_The records:_

* * * *

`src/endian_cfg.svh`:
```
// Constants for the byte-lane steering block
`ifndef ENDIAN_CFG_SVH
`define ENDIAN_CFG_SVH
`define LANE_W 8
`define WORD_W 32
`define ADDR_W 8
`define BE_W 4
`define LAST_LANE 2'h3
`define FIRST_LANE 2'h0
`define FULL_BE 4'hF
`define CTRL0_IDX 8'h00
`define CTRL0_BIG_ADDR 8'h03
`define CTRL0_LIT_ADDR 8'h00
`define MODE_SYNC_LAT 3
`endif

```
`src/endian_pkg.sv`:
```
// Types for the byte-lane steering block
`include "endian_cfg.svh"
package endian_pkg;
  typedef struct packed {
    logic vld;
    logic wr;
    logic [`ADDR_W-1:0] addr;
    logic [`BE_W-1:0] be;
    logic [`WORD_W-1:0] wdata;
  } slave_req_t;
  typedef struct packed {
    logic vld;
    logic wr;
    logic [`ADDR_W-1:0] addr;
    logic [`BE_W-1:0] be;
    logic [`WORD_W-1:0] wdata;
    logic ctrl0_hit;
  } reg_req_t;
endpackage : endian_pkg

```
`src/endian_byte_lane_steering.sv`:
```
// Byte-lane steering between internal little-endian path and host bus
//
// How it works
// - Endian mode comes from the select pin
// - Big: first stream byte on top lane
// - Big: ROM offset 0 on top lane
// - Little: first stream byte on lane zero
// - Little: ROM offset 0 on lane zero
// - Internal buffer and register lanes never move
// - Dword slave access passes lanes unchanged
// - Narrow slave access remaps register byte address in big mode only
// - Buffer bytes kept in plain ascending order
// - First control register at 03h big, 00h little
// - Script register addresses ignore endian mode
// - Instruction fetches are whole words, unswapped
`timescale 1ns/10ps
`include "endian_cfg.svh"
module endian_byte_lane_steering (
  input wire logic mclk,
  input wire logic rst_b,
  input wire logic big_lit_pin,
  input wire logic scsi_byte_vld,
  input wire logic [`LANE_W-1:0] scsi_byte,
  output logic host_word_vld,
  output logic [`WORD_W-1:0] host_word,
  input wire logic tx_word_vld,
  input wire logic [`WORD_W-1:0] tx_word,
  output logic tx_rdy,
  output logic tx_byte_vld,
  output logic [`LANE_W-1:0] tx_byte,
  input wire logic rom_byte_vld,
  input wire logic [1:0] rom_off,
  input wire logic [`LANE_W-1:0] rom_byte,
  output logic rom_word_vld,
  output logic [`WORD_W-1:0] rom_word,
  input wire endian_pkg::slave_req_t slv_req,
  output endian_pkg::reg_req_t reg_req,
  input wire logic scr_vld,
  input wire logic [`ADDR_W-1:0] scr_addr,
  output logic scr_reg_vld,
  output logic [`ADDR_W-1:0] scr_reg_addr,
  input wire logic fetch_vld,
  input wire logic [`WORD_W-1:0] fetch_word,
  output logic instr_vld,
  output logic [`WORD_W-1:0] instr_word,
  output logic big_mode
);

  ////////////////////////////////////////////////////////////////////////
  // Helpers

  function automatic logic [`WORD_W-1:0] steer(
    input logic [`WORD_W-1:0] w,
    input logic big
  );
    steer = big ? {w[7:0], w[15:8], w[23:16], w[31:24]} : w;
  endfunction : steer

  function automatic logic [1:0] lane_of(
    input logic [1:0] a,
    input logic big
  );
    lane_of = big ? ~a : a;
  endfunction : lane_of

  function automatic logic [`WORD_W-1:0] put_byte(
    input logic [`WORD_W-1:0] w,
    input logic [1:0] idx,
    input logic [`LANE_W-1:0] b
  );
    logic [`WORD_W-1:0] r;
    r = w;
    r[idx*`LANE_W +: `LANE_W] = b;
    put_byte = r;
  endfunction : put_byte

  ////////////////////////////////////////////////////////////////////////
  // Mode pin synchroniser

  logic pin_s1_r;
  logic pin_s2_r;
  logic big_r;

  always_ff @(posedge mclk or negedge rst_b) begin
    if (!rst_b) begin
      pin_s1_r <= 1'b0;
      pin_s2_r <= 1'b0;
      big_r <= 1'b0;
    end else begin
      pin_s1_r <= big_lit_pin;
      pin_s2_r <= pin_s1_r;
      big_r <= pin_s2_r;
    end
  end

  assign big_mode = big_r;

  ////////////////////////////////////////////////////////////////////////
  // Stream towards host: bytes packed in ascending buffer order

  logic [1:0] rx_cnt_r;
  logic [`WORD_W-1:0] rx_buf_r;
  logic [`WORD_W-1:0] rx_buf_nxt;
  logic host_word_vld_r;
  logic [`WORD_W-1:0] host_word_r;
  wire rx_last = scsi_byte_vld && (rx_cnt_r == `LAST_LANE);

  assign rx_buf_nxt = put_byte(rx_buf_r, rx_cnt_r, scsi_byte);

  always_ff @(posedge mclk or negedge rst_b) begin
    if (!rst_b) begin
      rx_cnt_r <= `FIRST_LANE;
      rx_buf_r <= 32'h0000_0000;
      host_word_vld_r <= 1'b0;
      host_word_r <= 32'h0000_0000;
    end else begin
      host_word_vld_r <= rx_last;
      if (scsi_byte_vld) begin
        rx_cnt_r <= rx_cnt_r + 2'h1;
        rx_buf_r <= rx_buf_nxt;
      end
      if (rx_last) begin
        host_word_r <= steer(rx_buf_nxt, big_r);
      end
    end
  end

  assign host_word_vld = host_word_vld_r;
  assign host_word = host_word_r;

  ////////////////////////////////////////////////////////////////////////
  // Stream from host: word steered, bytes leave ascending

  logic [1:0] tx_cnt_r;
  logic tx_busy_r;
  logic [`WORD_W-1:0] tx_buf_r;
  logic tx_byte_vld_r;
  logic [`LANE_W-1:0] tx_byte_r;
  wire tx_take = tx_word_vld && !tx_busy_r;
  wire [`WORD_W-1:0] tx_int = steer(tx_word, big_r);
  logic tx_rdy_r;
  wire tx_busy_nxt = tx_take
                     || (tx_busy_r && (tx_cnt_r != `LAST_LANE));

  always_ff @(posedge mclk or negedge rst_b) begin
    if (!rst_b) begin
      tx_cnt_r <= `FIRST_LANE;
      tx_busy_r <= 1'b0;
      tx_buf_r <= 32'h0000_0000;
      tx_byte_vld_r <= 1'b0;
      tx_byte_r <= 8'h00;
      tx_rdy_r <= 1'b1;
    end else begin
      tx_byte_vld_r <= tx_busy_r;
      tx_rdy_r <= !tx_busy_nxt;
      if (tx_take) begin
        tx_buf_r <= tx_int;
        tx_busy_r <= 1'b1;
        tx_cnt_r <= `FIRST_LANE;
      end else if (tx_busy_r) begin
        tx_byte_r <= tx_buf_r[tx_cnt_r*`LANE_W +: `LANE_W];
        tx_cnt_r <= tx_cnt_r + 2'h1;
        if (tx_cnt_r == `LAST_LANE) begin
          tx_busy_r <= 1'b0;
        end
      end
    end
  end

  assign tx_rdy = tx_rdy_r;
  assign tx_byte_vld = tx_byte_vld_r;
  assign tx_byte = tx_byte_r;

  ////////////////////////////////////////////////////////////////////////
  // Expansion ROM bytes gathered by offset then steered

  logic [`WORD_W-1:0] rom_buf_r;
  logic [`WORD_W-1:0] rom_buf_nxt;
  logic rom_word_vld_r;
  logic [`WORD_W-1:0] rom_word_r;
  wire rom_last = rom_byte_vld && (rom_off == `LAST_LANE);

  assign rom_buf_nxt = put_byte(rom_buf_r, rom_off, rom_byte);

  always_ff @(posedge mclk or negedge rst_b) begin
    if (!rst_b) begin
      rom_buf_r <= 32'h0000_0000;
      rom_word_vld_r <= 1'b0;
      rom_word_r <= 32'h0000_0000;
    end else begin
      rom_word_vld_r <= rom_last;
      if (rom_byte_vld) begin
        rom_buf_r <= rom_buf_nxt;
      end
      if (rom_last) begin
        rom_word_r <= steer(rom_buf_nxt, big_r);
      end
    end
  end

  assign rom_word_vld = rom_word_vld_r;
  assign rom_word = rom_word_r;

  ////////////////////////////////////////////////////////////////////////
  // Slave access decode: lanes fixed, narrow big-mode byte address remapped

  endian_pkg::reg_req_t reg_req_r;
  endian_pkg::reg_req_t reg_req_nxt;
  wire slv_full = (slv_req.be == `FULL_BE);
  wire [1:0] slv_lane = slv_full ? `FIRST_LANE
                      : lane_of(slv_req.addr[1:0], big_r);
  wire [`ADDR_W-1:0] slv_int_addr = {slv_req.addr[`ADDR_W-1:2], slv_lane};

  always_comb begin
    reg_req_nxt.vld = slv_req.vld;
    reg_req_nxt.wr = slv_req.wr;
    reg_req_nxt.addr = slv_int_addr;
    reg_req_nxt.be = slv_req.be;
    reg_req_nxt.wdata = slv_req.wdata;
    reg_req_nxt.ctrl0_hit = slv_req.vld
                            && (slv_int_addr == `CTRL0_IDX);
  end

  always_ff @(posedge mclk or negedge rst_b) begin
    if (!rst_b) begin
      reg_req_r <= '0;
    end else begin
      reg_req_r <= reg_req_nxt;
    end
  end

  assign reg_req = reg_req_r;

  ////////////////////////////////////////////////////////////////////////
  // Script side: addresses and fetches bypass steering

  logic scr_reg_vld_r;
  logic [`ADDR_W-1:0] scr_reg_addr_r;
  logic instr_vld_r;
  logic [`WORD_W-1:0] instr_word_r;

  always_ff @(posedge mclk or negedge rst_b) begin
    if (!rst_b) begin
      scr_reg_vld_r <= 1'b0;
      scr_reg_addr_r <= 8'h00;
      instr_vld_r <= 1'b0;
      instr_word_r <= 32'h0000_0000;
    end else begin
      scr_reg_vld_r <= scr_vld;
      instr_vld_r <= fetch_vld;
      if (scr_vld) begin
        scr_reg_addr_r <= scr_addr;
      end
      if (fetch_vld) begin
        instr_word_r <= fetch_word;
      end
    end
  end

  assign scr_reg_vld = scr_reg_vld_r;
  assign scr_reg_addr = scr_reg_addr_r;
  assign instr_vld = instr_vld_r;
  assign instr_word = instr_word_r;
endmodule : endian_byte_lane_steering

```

* * * *

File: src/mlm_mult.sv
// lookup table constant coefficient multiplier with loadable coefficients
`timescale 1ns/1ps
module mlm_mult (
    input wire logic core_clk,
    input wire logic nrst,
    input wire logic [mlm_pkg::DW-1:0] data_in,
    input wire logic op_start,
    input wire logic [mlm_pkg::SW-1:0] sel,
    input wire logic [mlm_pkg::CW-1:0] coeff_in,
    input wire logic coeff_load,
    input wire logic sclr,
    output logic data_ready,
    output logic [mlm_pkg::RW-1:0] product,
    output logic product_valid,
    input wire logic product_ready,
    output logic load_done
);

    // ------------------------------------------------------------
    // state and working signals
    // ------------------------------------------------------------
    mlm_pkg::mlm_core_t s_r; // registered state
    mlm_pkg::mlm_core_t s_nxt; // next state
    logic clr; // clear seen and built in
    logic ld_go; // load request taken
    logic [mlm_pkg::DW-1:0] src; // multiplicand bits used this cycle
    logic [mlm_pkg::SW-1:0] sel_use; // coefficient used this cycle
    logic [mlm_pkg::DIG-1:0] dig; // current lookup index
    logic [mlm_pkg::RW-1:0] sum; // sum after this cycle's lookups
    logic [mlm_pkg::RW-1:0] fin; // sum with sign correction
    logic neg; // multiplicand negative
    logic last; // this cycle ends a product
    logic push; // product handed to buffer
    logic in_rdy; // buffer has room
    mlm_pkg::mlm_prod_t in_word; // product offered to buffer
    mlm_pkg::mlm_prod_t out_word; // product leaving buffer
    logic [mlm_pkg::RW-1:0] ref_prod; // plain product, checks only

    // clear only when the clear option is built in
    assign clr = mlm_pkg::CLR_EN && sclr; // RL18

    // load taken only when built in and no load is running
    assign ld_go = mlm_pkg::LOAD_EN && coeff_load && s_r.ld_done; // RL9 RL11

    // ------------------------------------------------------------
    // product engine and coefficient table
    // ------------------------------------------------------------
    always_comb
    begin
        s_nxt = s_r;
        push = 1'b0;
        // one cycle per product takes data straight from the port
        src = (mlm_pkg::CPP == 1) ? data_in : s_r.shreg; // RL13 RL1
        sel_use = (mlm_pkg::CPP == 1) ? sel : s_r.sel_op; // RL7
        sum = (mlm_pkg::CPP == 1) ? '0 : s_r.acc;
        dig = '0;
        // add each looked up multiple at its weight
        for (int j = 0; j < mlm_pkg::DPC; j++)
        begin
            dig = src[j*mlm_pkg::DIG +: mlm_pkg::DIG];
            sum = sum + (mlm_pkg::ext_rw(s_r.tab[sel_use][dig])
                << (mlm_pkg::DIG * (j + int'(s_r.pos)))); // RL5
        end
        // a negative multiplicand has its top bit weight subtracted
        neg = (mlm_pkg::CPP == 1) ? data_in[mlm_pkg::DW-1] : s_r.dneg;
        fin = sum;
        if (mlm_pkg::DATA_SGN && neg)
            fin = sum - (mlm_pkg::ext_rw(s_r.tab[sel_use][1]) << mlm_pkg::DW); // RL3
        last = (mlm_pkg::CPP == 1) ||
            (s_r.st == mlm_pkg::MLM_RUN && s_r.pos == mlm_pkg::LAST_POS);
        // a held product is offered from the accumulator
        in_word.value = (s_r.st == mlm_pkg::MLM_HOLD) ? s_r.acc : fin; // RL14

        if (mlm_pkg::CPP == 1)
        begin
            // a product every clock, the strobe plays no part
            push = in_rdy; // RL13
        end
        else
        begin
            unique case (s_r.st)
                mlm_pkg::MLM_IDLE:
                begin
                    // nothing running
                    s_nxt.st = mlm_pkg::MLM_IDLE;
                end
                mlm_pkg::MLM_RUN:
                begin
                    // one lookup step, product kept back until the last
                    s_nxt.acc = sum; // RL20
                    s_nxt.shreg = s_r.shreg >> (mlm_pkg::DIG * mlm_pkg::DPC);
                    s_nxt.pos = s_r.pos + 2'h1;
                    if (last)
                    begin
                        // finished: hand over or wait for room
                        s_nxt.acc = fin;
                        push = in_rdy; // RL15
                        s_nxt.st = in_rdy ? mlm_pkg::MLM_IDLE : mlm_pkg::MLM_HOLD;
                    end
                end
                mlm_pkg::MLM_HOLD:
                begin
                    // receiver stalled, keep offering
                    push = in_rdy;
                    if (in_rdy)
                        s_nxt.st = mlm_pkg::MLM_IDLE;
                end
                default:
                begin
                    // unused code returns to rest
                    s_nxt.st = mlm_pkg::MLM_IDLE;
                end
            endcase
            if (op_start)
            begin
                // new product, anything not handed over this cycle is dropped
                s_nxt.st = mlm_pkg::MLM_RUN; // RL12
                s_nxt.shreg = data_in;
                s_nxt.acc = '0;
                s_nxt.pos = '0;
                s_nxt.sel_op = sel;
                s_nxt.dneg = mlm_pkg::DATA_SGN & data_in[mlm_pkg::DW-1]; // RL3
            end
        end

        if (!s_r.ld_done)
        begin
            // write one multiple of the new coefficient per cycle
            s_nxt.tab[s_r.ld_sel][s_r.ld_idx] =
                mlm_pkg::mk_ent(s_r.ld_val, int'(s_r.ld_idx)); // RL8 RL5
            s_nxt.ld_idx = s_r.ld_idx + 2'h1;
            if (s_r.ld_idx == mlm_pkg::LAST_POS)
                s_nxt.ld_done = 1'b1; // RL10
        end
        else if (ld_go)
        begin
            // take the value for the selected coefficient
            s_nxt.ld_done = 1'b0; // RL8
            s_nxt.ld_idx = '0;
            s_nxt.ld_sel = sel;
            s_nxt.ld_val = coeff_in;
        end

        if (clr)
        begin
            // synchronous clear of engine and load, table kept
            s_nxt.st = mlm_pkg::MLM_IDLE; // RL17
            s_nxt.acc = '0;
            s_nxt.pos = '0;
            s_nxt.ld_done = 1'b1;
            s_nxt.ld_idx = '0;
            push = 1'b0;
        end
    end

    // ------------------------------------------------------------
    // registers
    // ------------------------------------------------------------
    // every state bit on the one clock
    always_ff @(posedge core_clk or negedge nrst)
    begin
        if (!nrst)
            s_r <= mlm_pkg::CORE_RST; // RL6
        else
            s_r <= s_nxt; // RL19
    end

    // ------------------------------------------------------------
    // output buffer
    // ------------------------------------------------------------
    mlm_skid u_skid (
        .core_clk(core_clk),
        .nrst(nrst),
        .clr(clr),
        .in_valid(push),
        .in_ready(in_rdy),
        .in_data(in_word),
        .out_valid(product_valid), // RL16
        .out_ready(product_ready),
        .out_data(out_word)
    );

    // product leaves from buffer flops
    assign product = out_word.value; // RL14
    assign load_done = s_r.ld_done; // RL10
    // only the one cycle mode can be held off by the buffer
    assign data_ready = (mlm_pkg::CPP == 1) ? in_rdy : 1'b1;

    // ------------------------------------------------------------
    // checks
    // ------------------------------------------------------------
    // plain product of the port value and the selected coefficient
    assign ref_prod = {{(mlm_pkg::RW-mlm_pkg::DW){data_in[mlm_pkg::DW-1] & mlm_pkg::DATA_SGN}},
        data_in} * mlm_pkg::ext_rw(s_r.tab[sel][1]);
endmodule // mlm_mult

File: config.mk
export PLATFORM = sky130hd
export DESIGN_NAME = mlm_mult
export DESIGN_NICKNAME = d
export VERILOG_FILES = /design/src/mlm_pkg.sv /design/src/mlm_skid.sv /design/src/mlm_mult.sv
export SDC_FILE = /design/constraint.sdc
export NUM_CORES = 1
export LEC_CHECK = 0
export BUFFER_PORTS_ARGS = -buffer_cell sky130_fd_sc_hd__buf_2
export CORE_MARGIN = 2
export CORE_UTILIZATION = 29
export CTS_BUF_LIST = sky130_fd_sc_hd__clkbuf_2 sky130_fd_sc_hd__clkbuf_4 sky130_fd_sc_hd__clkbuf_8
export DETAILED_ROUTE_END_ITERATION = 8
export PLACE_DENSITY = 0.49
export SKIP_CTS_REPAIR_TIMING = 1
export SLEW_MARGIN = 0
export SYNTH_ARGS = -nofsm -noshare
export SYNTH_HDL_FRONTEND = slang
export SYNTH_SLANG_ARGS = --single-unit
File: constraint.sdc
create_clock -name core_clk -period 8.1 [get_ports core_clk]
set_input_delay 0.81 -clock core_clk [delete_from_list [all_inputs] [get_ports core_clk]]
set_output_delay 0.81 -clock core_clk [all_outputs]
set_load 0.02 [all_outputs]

* * * *

_Work to complete:_ Whenever "this" shows up in a line of the listing, copy that whole line.

_Answer space:_
    logic [mlm_pkg::DW-1:0] src; // multiplicand bits used this cycle
    logic [mlm_pkg::SW-1:0] sel_use; // coefficient used this cycle
    logic [mlm_pkg::RW-1:0] sum; // sum after this cycle's lookups
    logic last; // this cycle ends a product
                // new product, anything not handed over this cycle is dropped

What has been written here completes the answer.